Glen Ellyn is a station on Metra's Union Pacific West Line, located in Glen Ellyn, Illinois. The station is located at 551 Crescent Boulevard in Glen Ellyn. The station is located 22.4 mi away from Ogilvie Transportation Center, the eastern terminus of the West Line. In Metra's zone-based fare system, Glen Ellyn is in zone 4. As of 2018, Glen Ellyn is the ninth busiest of the 236 non-downtown stations in the Metra system, with an average of 1,929 weekday boardings. Unless otherwise announced, inbound trains use the north platform and outbound trains use the south platform. The middle track does not have platform access.

As of September 8, 2025, Glen Ellyn is served by all 58 trains (29 in each direction) on weekdays, by all 20 trains (10 in each direction) on Saturdays, and by all 18 trains (nine in each direction) on Sundays and holidays.

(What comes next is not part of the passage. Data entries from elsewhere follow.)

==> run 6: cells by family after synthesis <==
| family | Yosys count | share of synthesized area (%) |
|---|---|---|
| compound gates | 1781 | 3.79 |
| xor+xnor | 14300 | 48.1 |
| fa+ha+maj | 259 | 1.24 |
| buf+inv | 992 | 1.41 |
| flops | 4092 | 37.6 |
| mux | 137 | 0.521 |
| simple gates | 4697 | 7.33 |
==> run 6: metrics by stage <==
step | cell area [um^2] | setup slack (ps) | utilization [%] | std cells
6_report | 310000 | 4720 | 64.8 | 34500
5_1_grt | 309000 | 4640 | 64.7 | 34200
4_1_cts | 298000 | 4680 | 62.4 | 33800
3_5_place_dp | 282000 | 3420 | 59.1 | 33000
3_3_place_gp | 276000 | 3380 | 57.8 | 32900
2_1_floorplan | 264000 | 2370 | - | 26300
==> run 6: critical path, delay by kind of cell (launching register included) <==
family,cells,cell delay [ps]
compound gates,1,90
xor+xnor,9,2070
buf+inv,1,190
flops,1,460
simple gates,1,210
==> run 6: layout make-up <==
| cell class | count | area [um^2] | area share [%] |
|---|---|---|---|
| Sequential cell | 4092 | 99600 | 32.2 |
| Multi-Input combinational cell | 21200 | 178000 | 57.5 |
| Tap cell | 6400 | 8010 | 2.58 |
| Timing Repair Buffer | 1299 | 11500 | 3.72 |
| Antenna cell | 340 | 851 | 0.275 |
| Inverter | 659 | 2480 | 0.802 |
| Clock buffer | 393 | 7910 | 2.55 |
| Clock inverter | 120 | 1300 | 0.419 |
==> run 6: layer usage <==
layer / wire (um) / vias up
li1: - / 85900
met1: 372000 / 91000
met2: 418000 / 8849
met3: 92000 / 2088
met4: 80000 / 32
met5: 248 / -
Background: an optimization exercise with open tools, aiming at small area. Do not read the settings as production practice. Where RTL was checked, it was by simulation tests only, not by an equivalence proof against the original. Power is estimated from default activity; no workload was simulated. No driver is modelled on the clock port, so clocking that relies on it looks cheaper here than on a real chip.

==> trial 79 <==
==> flow/design.v (excerpt) <==
module mon_unit (
    input             clk,
    input             rst,
    input             cfg_we,
    input             cfg_enable,
    input             cfg_tel_en,
    input             cfg_lim_en,
    input      [63:0] cfg_origin,
    input      [31:0] cfg_width,
    input      [63:0] cfg_limit_lo,
    input      [63:0] cfg_limit_hi,
    input             s_valid,
    input      [63:0] s_value,
    input      [2:0]  s_flags,
    input             close,
    input             restart,
    input             step,
    input             tel_ack,
    input             evt_ack,
    input      [6:0]  rd_addr,
    output reg [31:0] rd_data,
    output            evt
);
clock: 22.0 ns
lec_check: 0
cap_margin: 20
core_margin: 2
core_utilization: 40
slew_margin: 20
standard.sh (not shown) runs the stock make flow with config.mk's settings and CLKGATE_MAP_FILE= SYNTH_SCRIPT=/design/flow/synth_recipe.tcl, a recipe that flattens the netlist after the stock synthesis.
==> flow/flow/run.sh <==
#!/bin/bash
# The standard layout (standard.sh, unchanged synthesis) with two changes:
# the port buffers are the smallest buffer cell, and the clock tree uses
# larger sink clusters and no dummy loads. make's output goes to make.log;
# each ORFS step keeps its own log under orfs/logs/.
set -euo pipefail
bash standard.sh \
  BUFFER_PORTS_ARGS="-buffer_cell sky130_fd_sc_hd__buf_1" \
  CTS_ARGS="-sink_clustering_enable -repair_clock_nets -dont_use_dummy_load -sink_clustering_size 24 -sink_clustering_max_diameter 110" \
  finish > make.log 2>&1
==> trial 57 (differences from trial 79) <==
--- a/flow/design.v
+++ b/flow/design.v
@@ -64,29 +64,16 @@
                         P[i] = P[i] & P[l];
                     end
             c[0] = cin;
             for (i = 0; i < 66; i = i + 1)
                 c[i+1] = G[i];
             fadd = {c[66], p ^ c[65:0]};
         end
     endfunction
-    function [66:0] radd(input [65:0] a, input [65:0] b, input cin);
-        reg c;
-        reg [65:0] sm;
-        integer i;
-        begin
-            c = cin;
-            for (i = 0; i < 66; i = i + 1) begin
-                sm[i] = a[i] ^ b[i] ^ c;
-                c     = (a[i] & b[i]) | (c & (a[i] ^ b[i]));
-            end
-            radd = {c, sm};
-        end
-    endfunction
     function [32:0] div_step(input [32:0] x, input [31:0] wn);
         reg [66:0] r;
         reg q;
         begin
             r = fadd({33'd0, x}, {33'd0, 1'b1, wn}, 1'b1);
             q = r[33];
             div_step = {q, q ? r[31:0] : x[31:0]};
         end
@@ -123,19 +110,18 @@
     reg [63:0] acc_min, acc_max, acc_sum;
     reg [31:0] acc_count;
     reg        acc_nz;             
     reg [2:0]  acc_sflags;
     reg        acc_partial, acc_stepped, acc_count_sat, acc_sum_sat;
     wire first    = do_clear || !acc_nz;
     wire cnt_full = !first && (&acc_count);
     wire [63:0] b_sum = first ? 64'd0 : acc_sum;
-    wire [66:0] sum_l = radd({52'd0, b_sum[13:0]}, {52'd0, s_value[13:0]}, 1'b0);
-    wire [66:0] sum_h = fadd({16'd0, b_sum[63:14]}, {16'd0, s_value[63:14]}, sum_l[14]);
-    wire [63:0] sum_s = {sum_h[49:0], sum_l[13:0]};
+    wire [66:0] sum_r = fadd({2'd0, b_sum}, {2'd0, s_value}, 1'b0);
+    wire [63:0] sum_s = sum_r[63:0];
     wire        sum_ovf = (b_sum[63] == s_value[63]) && (sum_s[63] != b_sum[63]);
     wire [63:0] sum_next = sum_ovf ? {b_sum[63], {63{~b_sum[63]}}} : sum_s;
     reg [31:0] cnt_inc;
     reg        cc;
     always @* begin
         cc = 1'b1;
         for (k = 0; k < 32; k = k + 1) begin
             cnt_inc[k] = acc_count[k] ^ cc;
@@ -243,33 +229,39 @@
         if (rst)
             evt_r <= 1'b0;
         else if (smp && out_of_limits)
             evt_r <= 1'b1;
         else if (evt_ack_ev)
             evt_r <= 1'b0;
     end
     assign evt = evt_r;
-    wire [66:0] diff_l = radd({44'd0, s_value[21:0]}, {44'd0, ~origin[21:0]}, 1'b1);
-    wire [66:0] diff_h = fadd({{24{s_value[63]}}, s_value[63:22]},
-                              ~{{24{origin[63]}}, origin[63:22]}, diff_l[22]);
-    wire [64:0] diff   = {diff_h[42:0], diff_l[21:0]};
+    wire [66:0] diff_r = fadd({s_value[63], s_value[63], s_value},
+                              ~{origin[63], origin[63], origin}, 1'b1);
+    wire [64:0] diff   = diff_r[64:0];
     reg [36:0] h1_d;
     reg        h1_under, h1_high;
     reg        h1_smp, h1_clear, h1_close, h1_cfg;
     always @(posedge clk) begin
         h1_d     <= diff[36:0];
         h1_under <= diff[64];
         h1_high  <= (diff[63:37] != 27'd0);
     end
     always @(posedge clk) begin
-        h1_smp   <= smp;
-        h1_clear <= do_clear;
-        h1_close <= do_close;
-        h1_cfg   <= do_cfg;
+        if (rst) begin
+            h1_smp   <= 1'b0;
+            h1_clear <= 1'b0;
+            h1_close <= 1'b0;
+            h1_cfg   <= 1'b0;
+        end else begin
+            h1_smp   <= smp;
+            h1_clear <= do_clear;
+            h1_close <= do_close;
+            h1_cfg   <= do_cfg;
+        end
     end
     wire        is_over = !h1_under && (h1_high || ge_u32(h1_d[36:5], ~width_n));
     wire [32:0] st4 = div_step(h1_d[36:4], width_n);
     wire [32:0] st3 = div_step({st4[31:0], h1_d[3]}, width_n);
     wire [32:0] st2 = div_step({st3[31:0], h1_d[2]}, width_n);
     wire [32:0] st1 = div_step({st2[31:0], h1_d[1]}, width_n);
     wire        q0  = st1[31] | ge_u32({st1[30:0], h1_d[0]}, ~width_n);
     reg [5:0]  h2_idx;
@@ -290,32 +282,28 @@
             h2_cfg   <= h1_cfg;
         end
     end
     wire [5:0]  h_idx = h2_idx;
     reg [15:0]   h_val [0:NH-1];
     reg [NH-1:0] h_ok;
     wire [5:0]  rd_h  = rd_addr[5] ? {1'b0, rd_addr[4:0]} : {5'b10000, rd_addr[3]};
     wire [5:0]  h_sel = h2_smp ? h_idx : rd_h;
-    reg  [15:0] h_cur;
-    always @* begin
-        h_cur = 16'd0;
-        for (k = 0; k < NH; k = k + 1)
-            h_cur = h_cur | ({16{h_sel == k && h_ok[k] && !h2_clear}} & h_val[k]);
-    end
+    wire [15:0] h_cur = h_val[h_sel];
+    wire        h_cok = h_ok[h_sel] && !h2_clear;
     reg [15:0] h_add;
     reg        hc;
     always @* begin
         hc = 1'b1;
         for (k = 0; k < 16; k = k + 1) begin
             h_add[k] = h_cur[k] ^ hc;
             hc       = h_cur[k] & hc;
         end
     end
-    wire [15:0] h_inc = h_add | {16{hc}};
+    wire [15:0] h_inc = h_cok ? (h_add | {16{hc}}) : 16'd1;
     always @(posedge clk) begin
         for (k = 0; k < NH; k = k + 1)
             if (h2_smp && h_idx == k)
                 h_val[k] <= h_inc;
     end
     reg [15:0]   res_h [0:NH-1];
     reg [NH-1:0] res_ok;
     always @(posedge clk) begin
@@ -332,24 +320,20 @@
                 res_ok <= h_ok;
             if (h2_clear)
                 h_ok <= {NH{1'b0}};
             for (k = 0; k < NH; k = k + 1)
                 if (h2_smp && h_idx == k)
                     h_ok[k] <= 1'b1;
         end
     end
-    reg  [15:0] res_cur;
-    always @* begin
-        res_cur = 16'd0;
-        for (k = 0; k < NH; k = k + 1)
-            res_cur = res_cur | ({16{rd_h == k && res_ok[k]}} & res_h[k]);
-    end
+    wire [15:0] res_cur = res_h[rd_h];
     wire        bank    = rd_addr[6];
-    wire [15:0] h_word  = bank ? res_cur : h_cur;
+    wire [15:0] h_word  = bank ? (res_ok[rd_h] ? res_cur : 16'd0)
+                               : (h_ok[rd_h]   ? h_cur   : 16'd0);
     wire        nz      = bank ? res_nz : acc_nz;
     wire [7:0]  live_flags = {1'b0, acc_sum_sat, acc_count_sat, acc_stepped,
                               acc_partial, acc_sflags};
     wire [31:0] stat_word  = {enable, 1'b0, skipped, 6'd0, seq};
     reg [31:0] val_word;
     always @* begin
         case ({bank, rd_addr[2:0]})
             4'h0: val_word = acc_min[31:0];
==> flow/run.sh (new file) <==
#!/bin/bash
# synth_recipe.tcl (not shown) runs the flow's synth.tcl, then flattens the netlist and writes it again
# the make line also repeats each setting of config.mk as NAME=value (left out here)
make -C /OpenROAD-flow-scripts/flow DESIGN_CONFIG=/design/flow/config.mk WORK_HOME=/design/flow/orfs CLKGATE_MAP_FILE= SYNTH_SCRIPT=/design/flow/synth_recipe.tcl finish
Settings changed: CORE_UTILIZATION 40 to 55, CTS_BUF_LIST set to sky130_fd_sc_hd__clkbuf_4 sky130_fd_sc_hd__clkbuf_8, PLACE_DENSITY set to 0.7.
removed: flow/flow/run.sh
removed: flow/standard.sh
==> trial 47 (differences from trial 79) <==
==> flow/flow/run.sh (replaced) <==
#!/bin/bash
# The standard layout (standard.sh, unchanged synthesis) with two changes:
# the port buffers are the smallest buffer cell, and the clock tree uses
# larger sink clusters and no dummy loads. make's output goes to make.log;
# each ORFS step keeps its own log under orfs/logs/.
set -euo pipefail
bash standard.sh \
  BUFFER_PORTS_ARGS="-buffer_cell sky130_fd_sc_hd__buf_1" \
  CTS_ARGS="-sink_clustering_enable -repair_clock_nets -dont_use_dummy_load -sink_clustering_size 30 -sink_clustering_max_diameter 130" \
  finish > make.log 2>&1
==> build 12 (differences from trial 79) <==
--- a/flow/design.v
+++ b/flow/design.v
@@ -123,19 +123,19 @@
     reg [63:0] acc_min, acc_max, acc_sum;
     reg [31:0] acc_count;
     reg        acc_nz;             
     reg [2:0]  acc_sflags;
     reg        acc_partial, acc_stepped, acc_count_sat, acc_sum_sat;
     wire first    = do_clear || !acc_nz;
     wire cnt_full = !first && (&acc_count);
     wire [63:0] b_sum = first ? 64'd0 : acc_sum;
-    wire [66:0] sum_l = radd({52'd0, b_sum[13:0]}, {52'd0, s_value[13:0]}, 1'b0);
-    wire [66:0] sum_h = fadd({16'd0, b_sum[63:14]}, {16'd0, s_value[63:14]}, sum_l[14]);
-    wire [63:0] sum_s = {sum_h[49:0], sum_l[13:0]};
+    wire [66:0] sum_l = radd({56'd0, b_sum[9:0]}, {56'd0, s_value[9:0]}, 1'b0);
+    wire [66:0] sum_h = fadd({12'd0, b_sum[63:10]}, {12'd0, s_value[63:10]}, sum_l[10]);
+    wire [63:0] sum_s = {sum_h[53:0], sum_l[9:0]};
     wire        sum_ovf = (b_sum[63] == s_value[63]) && (sum_s[63] != b_sum[63]);
     wire [63:0] sum_next = sum_ovf ? {b_sum[63], {63{~b_sum[63]}}} : sum_s;
     reg [31:0] cnt_inc;
     reg        cc;
     always @* begin
         cc = 1'b1;
         for (k = 0; k < 32; k = k + 1) begin
             cnt_inc[k] = acc_count[k] ^ cc;
@@ -243,33 +243,40 @@
         if (rst)
             evt_r <= 1'b0;
         else if (smp && out_of_limits)
             evt_r <= 1'b1;
         else if (evt_ack_ev)
             evt_r <= 1'b0;
     end
     assign evt = evt_r;
-    wire [66:0] diff_l = radd({44'd0, s_value[21:0]}, {44'd0, ~origin[21:0]}, 1'b1);
-    wire [66:0] diff_h = fadd({{24{s_value[63]}}, s_value[63:22]},
-                              ~{{24{origin[63]}}, origin[63:22]}, diff_l[22]);
-    wire [64:0] diff   = {diff_h[42:0], diff_l[21:0]};
+    wire [66:0] diff_l = radd({50'd0, s_value[15:0]}, {50'd0, ~origin[15:0]}, 1'b1);
+    wire [66:0] diff_h = fadd({{18{s_value[63]}}, s_value[63:16]},
+                              ~{{18{origin[63]}}, origin[63:16]}, diff_l[16]);
+    wire [64:0] diff   = {diff_h[48:0], diff_l[15:0]};
     reg [36:0] h1_d;
     reg        h1_under, h1_high;
     reg        h1_smp, h1_clear, h1_close, h1_cfg;
     always @(posedge clk) begin
         h1_d     <= diff[36:0];
         h1_under <= diff[64];
         h1_high  <= (diff[63:37] != 27'd0);
     end
     always @(posedge clk) begin
-        h1_smp   <= smp;
-        h1_clear <= do_clear;
-        h1_close <= do_close;
-        h1_cfg   <= do_cfg;
+        if (rst) begin
+            h1_smp   <= 1'b0;
+            h1_clear <= 1'b0;
+            h1_close <= 1'b0;
+            h1_cfg   <= 1'b0;
+        end else begin
+            h1_smp   <= smp;
+            h1_clear <= do_clear;
+            h1_close <= do_close;
+            h1_cfg   <= do_cfg;
+        end
     end
     wire        is_over = !h1_under && (h1_high || ge_u32(h1_d[36:5], ~width_n));
     wire [32:0] st4 = div_step(h1_d[36:4], width_n);
     wire [32:0] st3 = div_step({st4[31:0], h1_d[3]}, width_n);
     wire [32:0] st2 = div_step({st3[31:0], h1_d[2]}, width_n);
     wire [32:0] st1 = div_step({st2[31:0], h1_d[1]}, width_n);
     wire        q0  = st1[31] | ge_u32({st1[30:0], h1_d[0]}, ~width_n);
     reg [5:0]  h2_idx;
@@ -290,32 +297,28 @@
             h2_cfg   <= h1_cfg;
         end
     end
     wire [5:0]  h_idx = h2_idx;
     reg [15:0]   h_val [0:NH-1];
     reg [NH-1:0] h_ok;
     wire [5:0]  rd_h  = rd_addr[5] ? {1'b0, rd_addr[4:0]} : {5'b10000, rd_addr[3]};
     wire [5:0]  h_sel = h2_smp ? h_idx : rd_h;
-    reg  [15:0] h_cur;
-    always @* begin
-        h_cur = 16'd0;
-        for (k = 0; k < NH; k = k + 1)
-            h_cur = h_cur | ({16{h_sel == k && h_ok[k] && !h2_clear}} & h_val[k]);
-    end
+    wire [15:0] h_cur = h_val[h_sel];
+    wire        h_cok = h_ok[h_sel] && !h2_clear;
     reg [15:0] h_add;
     reg        hc;
     always @* begin
         hc = 1'b1;
         for (k = 0; k < 16; k = k + 1) begin
             h_add[k] = h_cur[k] ^ hc;
             hc       = h_cur[k] & hc;
         end
     end
-    wire [15:0] h_inc = h_add | {16{hc}};
+    wire [15:0] h_inc = h_cok ? (h_add | {16{hc}}) : 16'd1;
     always @(posedge clk) begin
         for (k = 0; k < NH; k = k + 1)
             if (h2_smp && h_idx == k)
                 h_val[k] <= h_inc;
     end
     reg [15:0]   res_h [0:NH-1];
     reg [NH-1:0] res_ok;
     always @(posedge clk) begin
@@ -332,24 +335,20 @@
                 res_ok <= h_ok;
             if (h2_clear)
                 h_ok <= {NH{1'b0}};
             for (k = 0; k < NH; k = k + 1)
                 if (h2_smp && h_idx == k)
                     h_ok[k] <= 1'b1;
         end
     end
-    reg  [15:0] res_cur;
-    always @* begin
-        res_cur = 16'd0;
-        for (k = 0; k < NH; k = k + 1)
-            res_cur = res_cur | ({16{rd_h == k && res_ok[k]}} & res_h[k]);
-    end
+    wire [15:0] res_cur = res_h[rd_h];
     wire        bank    = rd_addr[6];
-    wire [15:0] h_word  = bank ? res_cur : h_cur;
+    wire [15:0] h_word  = bank ? (res_ok[rd_h] ? res_cur : 16'd0)
+                               : (h_ok[rd_h]   ? h_cur   : 16'd0);
     wire        nz      = bank ? res_nz : acc_nz;
     wire [7:0]  live_flags = {1'b0, acc_sum_sat, acc_count_sat, acc_stepped,
                               acc_partial, acc_sflags};
     wire [31:0] stat_word  = {enable, 1'b0, skipped, 6'd0, seq};
     reg [31:0] val_word;
     always @* begin
         case ({bank, rd_addr[2:0]})
             4'h0: val_word = acc_min[31:0];
==> flow/flow/run.sh (replaced) <==
#!/bin/bash
# The standard layout (standard.sh, unchanged synthesis) with these changes:
# the port buffers are the smallest buffer cell; the clock tree uses larger
# sink clusters and no dummy loads; after global routing, cells
# off the critical paths are downsized (power recovery, any footprint).
# make's output goes to make.log; each ORFS step keeps its own log under
# orfs/logs/.
set -euo pipefail
bash standard.sh \
  BUFFER_PORTS_ARGS="-buffer_cell sky130_fd_sc_hd__buf_1" \
  CTS_ARGS="-sink_clustering_enable -repair_clock_nets -dont_use_dummy_load -sink_clustering_size 20 -sink_clustering_max_diameter 100" \
  RECOVER_POWER=100 MATCH_CELL_FOOTPRINT=0 \
  finish > make.log 2>&1
==> impl_results.md <==
- Status: complete, no violations
- Worst Reg-to-Reg Cells: 58
- Avg Inst Size Synth: 13.36 um2
- Die Span X: 472.2 um
- Final Util: 0.4367
- #MultiIn Comb: roughly 4000
- Reg clk slew, reported paths: around 100 ps
- Initial Util: 0.4029
- Iteration count of the initial detailed-routing pass: 6
- Number of CTS-inserted buffers: 91
- Fillers: ~20000
- Syn Nets: approximately 7200
- Xor and xnor area share after synthesis: 0.01149
- Inverter count: 397
- Cell family with most CP delay: adder cells
- Met2 Resource Use GR: 0.4436
- Leakage power: around 33 nW
- Post-synthesis sequential area ratio: 0.6413
Source of the figures above: trial 79
Source: an optimization exercise on an open RTL-to-GDS flow (aim: small area, a short achievable clock period and few clock cycles per item). Production flows keep margins and buffers that such runs may drop.
Function was checked by simulation only, so behaviour that the tests miss may differ from the original.

==> flow/design.v, too long to show whole: its modules and the start of the top module <==
// module ck_aoi222: 6 lines
// module ck_rd64: 16 lines
// module ck_sel2: 7 lines
// module ck_hold: 6 lines
// module ck_tog: 6 lines
// module ck_mux2i: 6 lines
// module ck_nor2: 6 lines
// module ck_nand2: 6 lines
// module ck_shr: 24 lines
// module ck_shl: 24 lines
// module ck_sel: 8 lines
// module ck_mux4: 6 lines
// module ck_seln: 8 lines
// module ck_inv: 6 lines
// module ck_ebit: 8 lines
// module ck_ebit1: 8 lines
// module ck_and2: 6 lines
// module ck_xor2: 6 lines
// module ck_tapbit: 13 lines
// module ck_axor: 6 lines
// module ck_engine: 2344 lines
// module ck_unit: 184 lines
module ck_unit (
    input             clk,
    input             rst,
    input      [5:0]  cfg_width,
    input      [31:0] cfg_poly,
    input      [31:0] cfg_init,
    input      [31:0] cfg_xorout,
    input             cfg_refin,
    input             cfg_refout,
    input             in_valid,
    output            in_ready,
    input      [1:0]  in_op,
    input      [5:0]  in_ctx,
    input      [3:0]  in_nbytes,
    input      [63:0] in_data,
    output reg        out_valid,
    output reg [5:0]  out_ctx,
    output reg [31:0] out_value,
    output reg [31:0] out_result,
    output reg        out_err
);
  // ...
==> flow/flow/run.sh <==
#!/bin/bash
# The standard layout (the standard.sh: ORFS from the standard synthesis
# to the final layout) with changes to how it is made:
#  - buffer_ports buffers every input and output port with buf_2, in place of
#    the slow delay buffer it picks by itself;
#  - clock tree synthesis adds no dummy loads.
# make's full output goes to orfs_make.log; ORFS keeps each step's log under
# orfs/logs/.
set -uo pipefail
export BUFFER_PORTS_ARGS="-buffer_cell sky130_fd_sc_hd__buf_2"
export CTS_ARGS="-sink_clustering_enable -repair_clock_nets -dont_use_dummy_load"
bash standard.sh > orfs_make.log 2>&1
status=$?
tail -n 40 orfs_make.log
exit $status
==> flow/standard.sh <==
#!/bin/bash
# synth_recipe.tcl (not shown) runs the flow's synth.tcl, then flattens the netlist and writes it again
# the make line also repeats each setting of config.mk as NAME=value (left out here)
make -C /OpenROAD-flow-scripts/flow DESIGN_CONFIG=/design/flow/config.mk WORK_HOME=/design/flow/orfs CLKGATE_MAP_FILE= SYNTH_SCRIPT=/design/flow/synth_recipe.tcl "${@:-finish}"
==> flow/config.mk <==
export PLATFORM = sky130hd
export DESIGN_NAME = ck_unit
export DESIGN_NICKNAME = ck_unit
export VERILOG_FILES = /design/flow/design.v
export SDC_FILE = /design/flow/constraint.sdc
export NUM_CORES = 8
export LEC_CHECK = 0
export CAP_MARGIN = 20
export CELL_PAD_IN_SITES_DETAIL_PLACEMENT = 1
export CORE_MARGIN = 2
export CORE_UTILIZATION = 40
export PLACE_DENSITY = 0.5
export SLEW_MARGIN = 20
export SYNTH_HIERARCHICAL = 1
export SYNTH_MINIMUM_KEEP_SIZE = 0
==> flow/constraint.sdc <==
create_clock -name core_clock -period 200.0 [get_ports {clk}]
set_input_delay 40.0000 -clock core_clock [delete_from_list [all_inputs] [get_ports {clk}]]
set_output_delay 40.0000 -clock core_clock [all_outputs]
set_load 0.01 [all_outputs]
This design comes from an exercise in tuning for small area, a short achievable clock period and few clock cycles on the open sky130 flow, not from production work.
RTL that was checked went through simulation tests only; none was proved equivalent to the original.
The RTL of run 1 was laid out without a check of its function.

==> flow/design.v, too long to show whole: its modules and the start of the top module <==
// module crc_channel: 3815 lines
// module crc_x2: 7 lines
module crc_channel (
    input  wire        clk,
    input  wire        rst,             
    input  wire        cmd_go,
    input  wire [2:0]  cmd_set,
    input  wire        cmd_expect_en,
    input  wire [31:0] cmd_len,
    input  wire [63:0] cmd_exp,
    input  wire        cmd_terminate,
    input  wire        in_valid,
    output wire        in_ready,
    input  wire [63:0] in_data,
    output reg         done,
    output wire [1:0]  state,
    output reg  [7:0]  code,
    output reg         match,
    output reg  [63:0] result
);
  // ...
==> flow/flow/run.sh <==
#!/bin/bash
# The standard layout (standard.sh: standard synthesis, floorplan, placement,
# CTS, routing, finish), with one change: the buffers that buffer_ports puts on
# every input and output port are sky130_fd_sc_hd__buf_2 cells instead of the
# cell buffer_ports picks by itself (clkdlybuf4s50_1, a delay cell).
# make's full output goes to flow_make.log here; each ORFS step also writes its
# own log under orfs/logs/.
set -euo pipefail
bash standard.sh 'BUFFER_PORTS_ARGS=-buffer_cell sky130_fd_sc_hd__buf_2' finish > flow_make.log 2>&1
==> flow/standard.sh <==
#!/bin/bash
# synth_recipe.tcl (not shown) runs the flow's synth.tcl, then flattens the netlist and writes it again
# the make line also repeats each setting of config.mk as NAME=value (left out here)
make -C /OpenROAD-flow-scripts/flow DESIGN_CONFIG=/design/flow/config.mk WORK_HOME=/design/flow/orfs CLKGATE_MAP_FILE= SYNTH_SCRIPT=/design/flow/synth_recipe.tcl "${@:-finish}"
==> flow/config.mk <==
export PLATFORM = sky130hd
export DESIGN_NAME = crc_channel
export DESIGN_NICKNAME = crc_channel
export VERILOG_FILES = /design/flow/design.v
export SDC_FILE = /design/flow/constraint.sdc
export NUM_CORES = 4
export LEC_CHECK = 0
export CAP_MARGIN = 20
export CORE_MARGIN = 2
export CORE_UTILIZATION = 40
export SLEW_MARGIN = 20
export SYNTH_HIERARCHICAL = 1
==> flow/constraint.sdc <==
create_clock -name core_clock -period 20.0 [get_ports {clk}]
set_input_delay 4.0000 -clock core_clock [delete_from_list [all_inputs] [get_ports {clk}]]
set_output_delay 4.0000 -clock core_clock [all_outputs]
set_load 0.01 [all_outputs]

Glen Ellyn station is located at ground level and consists of two side platforms. Three tracks run between the platforms, though one does not access the station. There is a station house next to the inbound (north) track, which is open from 5:00 A.M. to 1:00 P.M. Tickets are available at the station house on weekdays. The Illinois Prairie Path runs along the south edge of the complex, running in the former Chicago Aurora and Elgin Railroad right-of-way.

The station is planned to be reconstructed by 2027, which is to include a new pedestrian tunnel under the tracks to allow riders to access both platforms in the event that grade crossings are blocked by trains.